#### DATASET ####

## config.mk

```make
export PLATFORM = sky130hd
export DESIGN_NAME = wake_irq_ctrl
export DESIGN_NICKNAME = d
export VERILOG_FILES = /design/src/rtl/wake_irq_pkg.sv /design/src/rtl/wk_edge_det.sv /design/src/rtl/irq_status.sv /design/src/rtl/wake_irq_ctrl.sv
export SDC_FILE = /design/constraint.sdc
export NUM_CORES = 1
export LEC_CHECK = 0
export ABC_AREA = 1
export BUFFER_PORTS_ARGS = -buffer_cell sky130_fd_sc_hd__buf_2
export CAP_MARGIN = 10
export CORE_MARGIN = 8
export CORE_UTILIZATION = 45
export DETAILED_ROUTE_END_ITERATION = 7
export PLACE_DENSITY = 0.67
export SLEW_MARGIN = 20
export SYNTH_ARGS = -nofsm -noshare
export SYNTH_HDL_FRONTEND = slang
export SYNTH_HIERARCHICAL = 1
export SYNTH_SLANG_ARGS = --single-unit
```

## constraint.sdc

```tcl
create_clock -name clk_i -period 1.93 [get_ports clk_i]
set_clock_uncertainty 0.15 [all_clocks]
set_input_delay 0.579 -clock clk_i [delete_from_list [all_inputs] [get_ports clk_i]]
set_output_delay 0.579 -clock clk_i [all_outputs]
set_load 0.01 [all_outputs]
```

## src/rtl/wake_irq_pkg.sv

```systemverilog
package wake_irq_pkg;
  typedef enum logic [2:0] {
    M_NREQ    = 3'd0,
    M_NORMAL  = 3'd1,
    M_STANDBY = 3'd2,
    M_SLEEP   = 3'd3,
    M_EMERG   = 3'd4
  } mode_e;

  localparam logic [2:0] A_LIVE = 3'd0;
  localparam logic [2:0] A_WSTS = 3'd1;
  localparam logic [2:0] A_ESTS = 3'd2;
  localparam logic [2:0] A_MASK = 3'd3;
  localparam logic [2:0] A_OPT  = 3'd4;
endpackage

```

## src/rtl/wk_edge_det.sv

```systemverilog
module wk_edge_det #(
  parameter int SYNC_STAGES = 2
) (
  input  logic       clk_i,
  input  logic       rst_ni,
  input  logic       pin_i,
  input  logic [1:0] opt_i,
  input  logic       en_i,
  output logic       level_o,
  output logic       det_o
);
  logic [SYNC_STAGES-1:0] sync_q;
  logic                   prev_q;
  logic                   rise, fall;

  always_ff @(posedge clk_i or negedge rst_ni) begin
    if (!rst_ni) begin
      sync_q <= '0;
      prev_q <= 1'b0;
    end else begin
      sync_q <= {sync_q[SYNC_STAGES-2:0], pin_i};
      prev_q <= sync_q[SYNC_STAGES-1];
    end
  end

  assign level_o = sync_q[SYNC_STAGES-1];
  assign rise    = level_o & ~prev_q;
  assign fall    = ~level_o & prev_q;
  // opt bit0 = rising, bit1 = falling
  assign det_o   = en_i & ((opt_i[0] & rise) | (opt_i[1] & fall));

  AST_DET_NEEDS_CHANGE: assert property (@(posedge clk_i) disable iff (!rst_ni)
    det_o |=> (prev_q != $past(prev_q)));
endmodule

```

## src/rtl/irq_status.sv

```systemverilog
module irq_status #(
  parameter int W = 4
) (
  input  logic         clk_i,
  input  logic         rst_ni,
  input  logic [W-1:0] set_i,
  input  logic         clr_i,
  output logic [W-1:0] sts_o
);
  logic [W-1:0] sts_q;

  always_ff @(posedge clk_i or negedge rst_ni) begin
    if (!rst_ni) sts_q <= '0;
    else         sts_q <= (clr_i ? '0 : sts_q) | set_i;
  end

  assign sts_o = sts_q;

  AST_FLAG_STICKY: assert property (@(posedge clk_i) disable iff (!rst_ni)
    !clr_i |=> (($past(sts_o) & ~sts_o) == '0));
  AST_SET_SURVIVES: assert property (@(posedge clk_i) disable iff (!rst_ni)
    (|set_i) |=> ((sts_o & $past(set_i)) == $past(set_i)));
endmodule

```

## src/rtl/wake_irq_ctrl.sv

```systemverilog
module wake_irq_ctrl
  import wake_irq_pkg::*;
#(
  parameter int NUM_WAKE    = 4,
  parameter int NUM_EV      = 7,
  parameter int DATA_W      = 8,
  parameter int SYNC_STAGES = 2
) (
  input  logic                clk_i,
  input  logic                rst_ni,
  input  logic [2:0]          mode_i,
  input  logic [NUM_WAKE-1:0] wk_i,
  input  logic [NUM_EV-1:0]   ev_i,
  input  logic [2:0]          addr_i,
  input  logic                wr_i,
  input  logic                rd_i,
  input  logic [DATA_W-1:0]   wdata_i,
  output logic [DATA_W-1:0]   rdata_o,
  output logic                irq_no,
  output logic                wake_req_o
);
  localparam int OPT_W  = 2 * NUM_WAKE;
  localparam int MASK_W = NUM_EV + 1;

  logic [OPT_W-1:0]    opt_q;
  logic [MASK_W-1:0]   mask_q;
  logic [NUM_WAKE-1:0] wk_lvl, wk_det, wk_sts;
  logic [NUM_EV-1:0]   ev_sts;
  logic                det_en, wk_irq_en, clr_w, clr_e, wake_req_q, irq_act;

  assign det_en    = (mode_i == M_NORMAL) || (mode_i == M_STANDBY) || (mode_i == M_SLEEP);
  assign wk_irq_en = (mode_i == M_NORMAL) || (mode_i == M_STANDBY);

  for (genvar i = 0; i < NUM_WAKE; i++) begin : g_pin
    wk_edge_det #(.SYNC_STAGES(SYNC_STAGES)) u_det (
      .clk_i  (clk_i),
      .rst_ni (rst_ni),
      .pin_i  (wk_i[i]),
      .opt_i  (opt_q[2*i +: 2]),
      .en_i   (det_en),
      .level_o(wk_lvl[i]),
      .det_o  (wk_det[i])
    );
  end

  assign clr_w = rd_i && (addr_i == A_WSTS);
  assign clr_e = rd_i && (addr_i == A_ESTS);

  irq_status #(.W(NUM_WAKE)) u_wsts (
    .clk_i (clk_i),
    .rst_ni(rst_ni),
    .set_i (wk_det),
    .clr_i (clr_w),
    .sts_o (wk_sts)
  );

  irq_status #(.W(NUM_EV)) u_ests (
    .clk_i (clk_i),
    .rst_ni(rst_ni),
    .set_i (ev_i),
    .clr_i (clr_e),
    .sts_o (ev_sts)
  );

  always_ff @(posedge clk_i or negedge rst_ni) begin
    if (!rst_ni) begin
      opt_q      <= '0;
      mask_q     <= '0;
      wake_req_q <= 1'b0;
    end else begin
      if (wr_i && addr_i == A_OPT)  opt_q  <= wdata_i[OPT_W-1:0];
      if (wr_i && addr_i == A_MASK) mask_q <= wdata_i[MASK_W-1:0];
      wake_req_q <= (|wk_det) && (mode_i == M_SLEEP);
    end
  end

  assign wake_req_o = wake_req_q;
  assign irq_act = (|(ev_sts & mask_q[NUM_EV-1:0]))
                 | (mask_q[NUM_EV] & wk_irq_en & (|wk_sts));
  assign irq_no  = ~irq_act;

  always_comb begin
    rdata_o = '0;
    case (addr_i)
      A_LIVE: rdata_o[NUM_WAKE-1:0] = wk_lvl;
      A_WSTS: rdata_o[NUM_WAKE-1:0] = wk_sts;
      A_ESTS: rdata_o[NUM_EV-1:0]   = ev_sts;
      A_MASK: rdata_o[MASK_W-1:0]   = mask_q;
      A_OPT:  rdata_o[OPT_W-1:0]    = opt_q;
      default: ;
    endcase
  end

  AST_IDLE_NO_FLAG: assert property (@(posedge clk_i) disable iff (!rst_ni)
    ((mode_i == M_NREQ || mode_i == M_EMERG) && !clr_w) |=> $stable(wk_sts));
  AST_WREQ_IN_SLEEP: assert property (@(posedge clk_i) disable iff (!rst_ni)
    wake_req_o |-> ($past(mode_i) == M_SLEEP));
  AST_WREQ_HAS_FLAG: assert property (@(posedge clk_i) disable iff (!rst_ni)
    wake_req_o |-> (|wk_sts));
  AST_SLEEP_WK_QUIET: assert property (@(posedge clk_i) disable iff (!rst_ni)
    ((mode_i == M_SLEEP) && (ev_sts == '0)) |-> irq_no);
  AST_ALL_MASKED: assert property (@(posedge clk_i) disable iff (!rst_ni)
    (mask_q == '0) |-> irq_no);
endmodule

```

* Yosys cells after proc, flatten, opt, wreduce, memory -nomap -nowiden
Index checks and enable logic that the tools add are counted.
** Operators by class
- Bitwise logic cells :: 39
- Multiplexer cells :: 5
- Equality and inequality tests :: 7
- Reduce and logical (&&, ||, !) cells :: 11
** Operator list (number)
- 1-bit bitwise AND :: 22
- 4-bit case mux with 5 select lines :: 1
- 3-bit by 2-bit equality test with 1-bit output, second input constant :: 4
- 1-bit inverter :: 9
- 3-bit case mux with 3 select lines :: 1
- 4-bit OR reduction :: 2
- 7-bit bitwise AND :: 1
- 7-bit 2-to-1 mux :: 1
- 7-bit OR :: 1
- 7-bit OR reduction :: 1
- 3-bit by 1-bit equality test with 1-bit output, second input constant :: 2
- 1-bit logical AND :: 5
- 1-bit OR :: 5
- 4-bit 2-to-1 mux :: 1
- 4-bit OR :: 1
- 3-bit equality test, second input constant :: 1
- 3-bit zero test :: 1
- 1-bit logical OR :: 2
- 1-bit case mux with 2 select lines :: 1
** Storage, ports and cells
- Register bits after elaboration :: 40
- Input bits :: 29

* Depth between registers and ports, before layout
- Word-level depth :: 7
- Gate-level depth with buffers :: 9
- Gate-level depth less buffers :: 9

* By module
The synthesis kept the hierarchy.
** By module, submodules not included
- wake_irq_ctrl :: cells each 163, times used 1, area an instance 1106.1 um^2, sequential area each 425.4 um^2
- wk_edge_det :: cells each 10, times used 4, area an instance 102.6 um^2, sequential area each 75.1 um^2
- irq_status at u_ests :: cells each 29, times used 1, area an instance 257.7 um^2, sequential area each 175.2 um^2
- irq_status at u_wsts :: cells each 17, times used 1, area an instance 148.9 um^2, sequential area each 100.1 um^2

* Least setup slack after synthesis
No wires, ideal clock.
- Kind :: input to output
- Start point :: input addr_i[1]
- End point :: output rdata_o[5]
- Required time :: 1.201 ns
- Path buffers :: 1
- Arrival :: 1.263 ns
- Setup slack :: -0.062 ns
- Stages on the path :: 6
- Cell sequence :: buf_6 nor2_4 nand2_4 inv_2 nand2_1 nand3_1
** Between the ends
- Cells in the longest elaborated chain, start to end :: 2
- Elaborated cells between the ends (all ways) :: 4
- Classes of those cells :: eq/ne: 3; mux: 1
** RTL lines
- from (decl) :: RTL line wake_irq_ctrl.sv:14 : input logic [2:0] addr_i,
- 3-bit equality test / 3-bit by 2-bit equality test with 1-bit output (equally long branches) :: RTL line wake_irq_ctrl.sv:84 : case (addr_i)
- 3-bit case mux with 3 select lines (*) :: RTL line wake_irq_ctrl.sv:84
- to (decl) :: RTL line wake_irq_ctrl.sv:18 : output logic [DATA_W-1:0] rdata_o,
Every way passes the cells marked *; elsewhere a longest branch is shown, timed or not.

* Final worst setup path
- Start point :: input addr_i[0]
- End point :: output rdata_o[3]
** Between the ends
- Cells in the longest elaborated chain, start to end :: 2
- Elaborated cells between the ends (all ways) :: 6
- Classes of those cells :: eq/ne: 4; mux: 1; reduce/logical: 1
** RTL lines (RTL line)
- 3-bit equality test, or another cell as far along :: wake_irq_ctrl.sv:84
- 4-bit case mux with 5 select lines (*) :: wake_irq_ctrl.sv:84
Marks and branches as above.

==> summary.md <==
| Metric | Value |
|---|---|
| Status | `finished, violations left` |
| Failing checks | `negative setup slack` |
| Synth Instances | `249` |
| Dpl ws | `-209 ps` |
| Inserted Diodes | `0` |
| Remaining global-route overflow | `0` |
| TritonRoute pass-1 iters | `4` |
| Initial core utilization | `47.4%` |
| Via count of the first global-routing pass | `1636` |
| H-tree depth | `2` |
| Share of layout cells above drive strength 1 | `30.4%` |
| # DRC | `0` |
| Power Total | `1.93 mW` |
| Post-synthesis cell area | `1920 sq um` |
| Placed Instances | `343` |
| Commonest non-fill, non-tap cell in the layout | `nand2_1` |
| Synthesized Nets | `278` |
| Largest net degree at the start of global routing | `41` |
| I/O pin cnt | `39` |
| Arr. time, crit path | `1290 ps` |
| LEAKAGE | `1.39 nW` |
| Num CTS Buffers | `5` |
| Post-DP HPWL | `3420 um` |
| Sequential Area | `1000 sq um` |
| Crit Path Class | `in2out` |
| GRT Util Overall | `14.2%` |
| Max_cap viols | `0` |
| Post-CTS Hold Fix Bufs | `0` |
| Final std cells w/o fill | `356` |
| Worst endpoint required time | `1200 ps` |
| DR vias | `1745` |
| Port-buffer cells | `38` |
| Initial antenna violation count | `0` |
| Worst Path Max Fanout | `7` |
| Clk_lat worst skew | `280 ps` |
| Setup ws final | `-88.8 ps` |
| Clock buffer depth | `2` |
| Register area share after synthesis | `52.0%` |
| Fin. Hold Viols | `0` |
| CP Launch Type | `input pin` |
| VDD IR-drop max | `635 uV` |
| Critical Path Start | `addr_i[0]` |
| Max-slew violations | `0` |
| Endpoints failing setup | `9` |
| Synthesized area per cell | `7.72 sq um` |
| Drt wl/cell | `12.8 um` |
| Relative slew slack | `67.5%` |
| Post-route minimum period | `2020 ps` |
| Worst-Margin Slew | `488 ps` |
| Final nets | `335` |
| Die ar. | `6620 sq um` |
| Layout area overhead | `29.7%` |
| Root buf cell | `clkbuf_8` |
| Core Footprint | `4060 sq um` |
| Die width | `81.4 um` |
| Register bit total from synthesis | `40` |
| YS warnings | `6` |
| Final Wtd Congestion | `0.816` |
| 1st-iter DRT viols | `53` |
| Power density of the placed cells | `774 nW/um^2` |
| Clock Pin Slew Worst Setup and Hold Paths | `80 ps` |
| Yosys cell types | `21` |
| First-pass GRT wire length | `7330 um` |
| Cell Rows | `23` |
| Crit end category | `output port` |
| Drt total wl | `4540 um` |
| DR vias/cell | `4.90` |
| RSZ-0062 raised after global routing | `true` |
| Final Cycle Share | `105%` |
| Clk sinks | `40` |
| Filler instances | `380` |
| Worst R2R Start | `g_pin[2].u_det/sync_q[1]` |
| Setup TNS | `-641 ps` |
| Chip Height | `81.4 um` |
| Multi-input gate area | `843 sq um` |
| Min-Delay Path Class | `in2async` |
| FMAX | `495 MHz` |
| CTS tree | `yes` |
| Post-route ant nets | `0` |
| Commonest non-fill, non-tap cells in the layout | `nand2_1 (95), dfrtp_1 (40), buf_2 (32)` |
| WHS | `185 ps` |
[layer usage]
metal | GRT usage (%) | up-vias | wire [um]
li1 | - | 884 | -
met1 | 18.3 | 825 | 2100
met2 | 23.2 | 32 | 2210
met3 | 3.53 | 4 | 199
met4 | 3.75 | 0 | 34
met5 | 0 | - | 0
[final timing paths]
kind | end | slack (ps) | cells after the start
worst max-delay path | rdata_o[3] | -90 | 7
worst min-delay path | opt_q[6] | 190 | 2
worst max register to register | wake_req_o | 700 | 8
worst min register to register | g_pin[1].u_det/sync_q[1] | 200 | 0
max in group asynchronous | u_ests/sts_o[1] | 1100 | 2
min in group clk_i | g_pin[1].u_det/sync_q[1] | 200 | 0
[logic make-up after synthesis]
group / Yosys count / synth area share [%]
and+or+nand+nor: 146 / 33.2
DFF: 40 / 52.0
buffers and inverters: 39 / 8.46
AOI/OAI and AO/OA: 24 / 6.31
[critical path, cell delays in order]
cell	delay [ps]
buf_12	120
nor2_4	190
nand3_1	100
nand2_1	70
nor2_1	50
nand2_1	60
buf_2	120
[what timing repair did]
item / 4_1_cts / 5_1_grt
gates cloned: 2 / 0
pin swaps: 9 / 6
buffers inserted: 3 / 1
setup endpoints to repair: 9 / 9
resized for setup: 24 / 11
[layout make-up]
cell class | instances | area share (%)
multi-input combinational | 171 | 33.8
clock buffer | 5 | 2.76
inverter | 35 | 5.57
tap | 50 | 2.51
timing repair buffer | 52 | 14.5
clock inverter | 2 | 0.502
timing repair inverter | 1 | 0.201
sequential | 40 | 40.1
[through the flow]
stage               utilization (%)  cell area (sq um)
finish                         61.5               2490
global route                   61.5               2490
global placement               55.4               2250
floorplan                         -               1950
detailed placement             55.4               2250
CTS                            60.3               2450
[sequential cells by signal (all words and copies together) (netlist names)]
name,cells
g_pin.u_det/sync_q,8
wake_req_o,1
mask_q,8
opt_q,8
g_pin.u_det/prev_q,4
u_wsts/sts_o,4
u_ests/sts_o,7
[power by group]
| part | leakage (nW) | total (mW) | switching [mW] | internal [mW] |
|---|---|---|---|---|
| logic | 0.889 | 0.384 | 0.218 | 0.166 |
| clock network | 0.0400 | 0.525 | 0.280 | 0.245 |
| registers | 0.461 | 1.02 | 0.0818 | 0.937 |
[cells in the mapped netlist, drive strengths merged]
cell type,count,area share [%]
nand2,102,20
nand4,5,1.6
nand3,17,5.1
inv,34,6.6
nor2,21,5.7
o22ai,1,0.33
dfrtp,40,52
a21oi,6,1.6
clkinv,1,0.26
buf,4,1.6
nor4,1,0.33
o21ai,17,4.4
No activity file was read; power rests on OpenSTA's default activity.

####
#### DATASET ####

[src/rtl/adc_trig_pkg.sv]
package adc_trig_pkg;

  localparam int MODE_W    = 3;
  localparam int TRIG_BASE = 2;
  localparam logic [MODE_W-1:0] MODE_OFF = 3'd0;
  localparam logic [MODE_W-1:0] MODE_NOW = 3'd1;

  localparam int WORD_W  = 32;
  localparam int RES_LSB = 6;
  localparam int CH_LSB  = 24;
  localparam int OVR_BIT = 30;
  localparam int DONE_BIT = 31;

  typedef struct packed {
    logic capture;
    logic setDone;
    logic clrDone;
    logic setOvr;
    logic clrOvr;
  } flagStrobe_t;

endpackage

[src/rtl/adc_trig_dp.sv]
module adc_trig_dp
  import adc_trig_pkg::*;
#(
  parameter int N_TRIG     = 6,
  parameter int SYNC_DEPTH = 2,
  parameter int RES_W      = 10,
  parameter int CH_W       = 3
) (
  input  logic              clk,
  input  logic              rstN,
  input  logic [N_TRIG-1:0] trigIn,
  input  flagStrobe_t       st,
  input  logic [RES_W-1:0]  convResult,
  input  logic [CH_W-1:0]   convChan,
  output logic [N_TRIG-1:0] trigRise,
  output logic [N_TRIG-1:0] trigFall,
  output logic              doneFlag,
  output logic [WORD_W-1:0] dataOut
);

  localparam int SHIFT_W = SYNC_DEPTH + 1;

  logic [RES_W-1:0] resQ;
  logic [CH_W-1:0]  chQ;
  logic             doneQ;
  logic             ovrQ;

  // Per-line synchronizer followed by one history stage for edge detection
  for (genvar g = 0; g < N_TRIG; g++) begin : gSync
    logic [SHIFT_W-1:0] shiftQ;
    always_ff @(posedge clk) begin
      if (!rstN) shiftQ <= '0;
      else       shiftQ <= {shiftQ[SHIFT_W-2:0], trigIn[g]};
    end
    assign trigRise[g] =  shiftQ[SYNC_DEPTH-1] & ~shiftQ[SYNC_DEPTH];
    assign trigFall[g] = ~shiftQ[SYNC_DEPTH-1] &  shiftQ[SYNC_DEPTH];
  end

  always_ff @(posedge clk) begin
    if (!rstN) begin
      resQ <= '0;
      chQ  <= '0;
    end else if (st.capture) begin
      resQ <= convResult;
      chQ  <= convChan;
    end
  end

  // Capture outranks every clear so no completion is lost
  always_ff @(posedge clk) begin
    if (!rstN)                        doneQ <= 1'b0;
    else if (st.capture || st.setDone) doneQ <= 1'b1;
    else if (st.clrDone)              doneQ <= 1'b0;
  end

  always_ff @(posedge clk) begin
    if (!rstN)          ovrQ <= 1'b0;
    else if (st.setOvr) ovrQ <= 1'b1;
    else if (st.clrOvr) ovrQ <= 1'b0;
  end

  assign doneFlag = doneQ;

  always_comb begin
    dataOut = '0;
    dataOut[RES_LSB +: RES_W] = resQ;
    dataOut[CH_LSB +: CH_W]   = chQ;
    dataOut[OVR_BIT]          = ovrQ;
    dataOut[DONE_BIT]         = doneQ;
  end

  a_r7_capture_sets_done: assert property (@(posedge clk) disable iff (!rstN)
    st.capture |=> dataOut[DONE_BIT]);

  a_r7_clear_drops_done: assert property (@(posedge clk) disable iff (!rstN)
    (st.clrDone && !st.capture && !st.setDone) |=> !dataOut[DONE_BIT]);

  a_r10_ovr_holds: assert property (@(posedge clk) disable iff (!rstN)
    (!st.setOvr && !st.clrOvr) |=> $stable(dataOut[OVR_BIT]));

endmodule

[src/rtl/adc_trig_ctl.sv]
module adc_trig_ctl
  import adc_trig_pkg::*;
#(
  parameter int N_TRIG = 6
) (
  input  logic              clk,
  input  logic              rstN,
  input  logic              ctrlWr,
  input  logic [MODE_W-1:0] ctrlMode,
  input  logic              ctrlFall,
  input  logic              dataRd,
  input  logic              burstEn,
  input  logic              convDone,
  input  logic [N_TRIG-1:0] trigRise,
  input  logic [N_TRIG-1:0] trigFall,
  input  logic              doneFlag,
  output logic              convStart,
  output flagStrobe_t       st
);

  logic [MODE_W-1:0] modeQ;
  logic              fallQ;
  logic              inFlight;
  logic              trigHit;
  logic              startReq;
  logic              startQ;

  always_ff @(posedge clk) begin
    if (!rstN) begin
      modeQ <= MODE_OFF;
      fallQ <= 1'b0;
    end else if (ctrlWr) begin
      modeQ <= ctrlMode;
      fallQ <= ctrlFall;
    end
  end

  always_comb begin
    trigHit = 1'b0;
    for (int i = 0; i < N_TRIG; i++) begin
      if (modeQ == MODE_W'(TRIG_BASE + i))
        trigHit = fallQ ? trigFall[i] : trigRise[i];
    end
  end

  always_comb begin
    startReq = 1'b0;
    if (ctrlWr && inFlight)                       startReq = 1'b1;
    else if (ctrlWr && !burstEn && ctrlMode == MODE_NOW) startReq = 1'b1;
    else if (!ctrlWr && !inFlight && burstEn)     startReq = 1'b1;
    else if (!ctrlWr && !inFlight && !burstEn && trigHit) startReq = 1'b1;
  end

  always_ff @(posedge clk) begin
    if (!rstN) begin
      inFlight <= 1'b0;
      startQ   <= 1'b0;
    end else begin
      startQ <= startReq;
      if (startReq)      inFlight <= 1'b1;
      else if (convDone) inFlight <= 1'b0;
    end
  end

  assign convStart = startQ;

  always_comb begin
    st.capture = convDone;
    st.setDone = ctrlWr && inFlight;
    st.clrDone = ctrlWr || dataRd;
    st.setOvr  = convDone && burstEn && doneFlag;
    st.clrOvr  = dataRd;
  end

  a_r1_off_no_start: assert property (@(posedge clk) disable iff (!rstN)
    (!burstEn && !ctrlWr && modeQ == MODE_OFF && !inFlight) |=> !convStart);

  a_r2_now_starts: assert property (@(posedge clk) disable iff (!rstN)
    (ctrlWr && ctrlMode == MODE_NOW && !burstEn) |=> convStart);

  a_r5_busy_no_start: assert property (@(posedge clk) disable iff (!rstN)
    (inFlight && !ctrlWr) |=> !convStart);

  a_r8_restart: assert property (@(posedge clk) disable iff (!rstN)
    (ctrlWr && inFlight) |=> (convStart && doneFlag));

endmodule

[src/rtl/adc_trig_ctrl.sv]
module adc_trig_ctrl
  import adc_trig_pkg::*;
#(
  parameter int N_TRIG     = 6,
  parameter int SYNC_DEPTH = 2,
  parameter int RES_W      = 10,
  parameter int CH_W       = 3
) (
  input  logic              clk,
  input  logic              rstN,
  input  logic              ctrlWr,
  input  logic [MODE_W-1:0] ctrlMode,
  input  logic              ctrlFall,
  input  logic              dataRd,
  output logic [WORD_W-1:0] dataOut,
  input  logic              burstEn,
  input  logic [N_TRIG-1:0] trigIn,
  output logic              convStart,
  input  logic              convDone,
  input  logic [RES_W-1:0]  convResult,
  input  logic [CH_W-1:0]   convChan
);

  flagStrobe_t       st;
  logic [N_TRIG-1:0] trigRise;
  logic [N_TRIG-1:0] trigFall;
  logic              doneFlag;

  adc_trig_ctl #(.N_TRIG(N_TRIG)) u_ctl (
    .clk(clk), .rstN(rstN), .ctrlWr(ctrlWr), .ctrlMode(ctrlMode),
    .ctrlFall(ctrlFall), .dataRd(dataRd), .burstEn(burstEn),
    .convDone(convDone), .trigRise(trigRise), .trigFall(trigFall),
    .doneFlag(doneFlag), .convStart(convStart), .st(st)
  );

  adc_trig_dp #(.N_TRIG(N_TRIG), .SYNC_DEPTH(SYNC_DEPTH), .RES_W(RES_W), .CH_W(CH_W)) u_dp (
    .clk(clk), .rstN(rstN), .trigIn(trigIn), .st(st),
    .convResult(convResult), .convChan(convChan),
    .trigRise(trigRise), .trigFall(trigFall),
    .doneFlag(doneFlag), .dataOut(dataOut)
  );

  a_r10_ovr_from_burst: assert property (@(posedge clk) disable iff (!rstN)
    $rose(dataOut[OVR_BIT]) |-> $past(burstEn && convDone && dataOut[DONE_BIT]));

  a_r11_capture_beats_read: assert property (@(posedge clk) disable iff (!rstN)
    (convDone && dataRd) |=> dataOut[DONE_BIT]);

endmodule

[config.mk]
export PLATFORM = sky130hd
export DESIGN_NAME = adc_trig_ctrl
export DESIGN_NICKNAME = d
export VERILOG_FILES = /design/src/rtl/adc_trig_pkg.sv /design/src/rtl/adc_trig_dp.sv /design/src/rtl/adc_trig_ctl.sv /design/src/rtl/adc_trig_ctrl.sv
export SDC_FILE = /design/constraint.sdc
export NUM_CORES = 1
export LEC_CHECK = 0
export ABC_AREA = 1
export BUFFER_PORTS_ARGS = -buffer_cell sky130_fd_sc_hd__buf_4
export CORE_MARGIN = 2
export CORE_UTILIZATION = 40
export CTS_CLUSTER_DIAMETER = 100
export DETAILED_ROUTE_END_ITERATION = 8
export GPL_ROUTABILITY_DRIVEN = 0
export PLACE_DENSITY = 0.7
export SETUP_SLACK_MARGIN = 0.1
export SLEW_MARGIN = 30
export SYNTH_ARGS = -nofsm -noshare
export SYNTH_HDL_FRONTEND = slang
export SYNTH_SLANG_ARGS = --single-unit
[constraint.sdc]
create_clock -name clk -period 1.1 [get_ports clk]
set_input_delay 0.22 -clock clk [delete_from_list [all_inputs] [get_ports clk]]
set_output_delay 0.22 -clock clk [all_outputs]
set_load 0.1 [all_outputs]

####

• **DIRECTIONS FOR THIS TASK**
All lines above from the one with "Every way passes" to the one with "lines (RTL line)", inclusive, should be copied exactly, and no other lines.

• **OUTPUT FOR THIS TASK**
Every way passes the cells marked *; elsewhere a longest branch is shown, timed or not.

* Final worst setup path
- Start point :: input addr_i[0]
- End point :: output rdata_o[3]
** Between the ends
- Cells in the longest elaborated chain, start to end :: 2
- Elaborated cells between the ends (all ways) :: 6
- Classes of those cells :: eq/ne: 4; mux: 1; reduce/logical: 1
** RTL lines (RTL line)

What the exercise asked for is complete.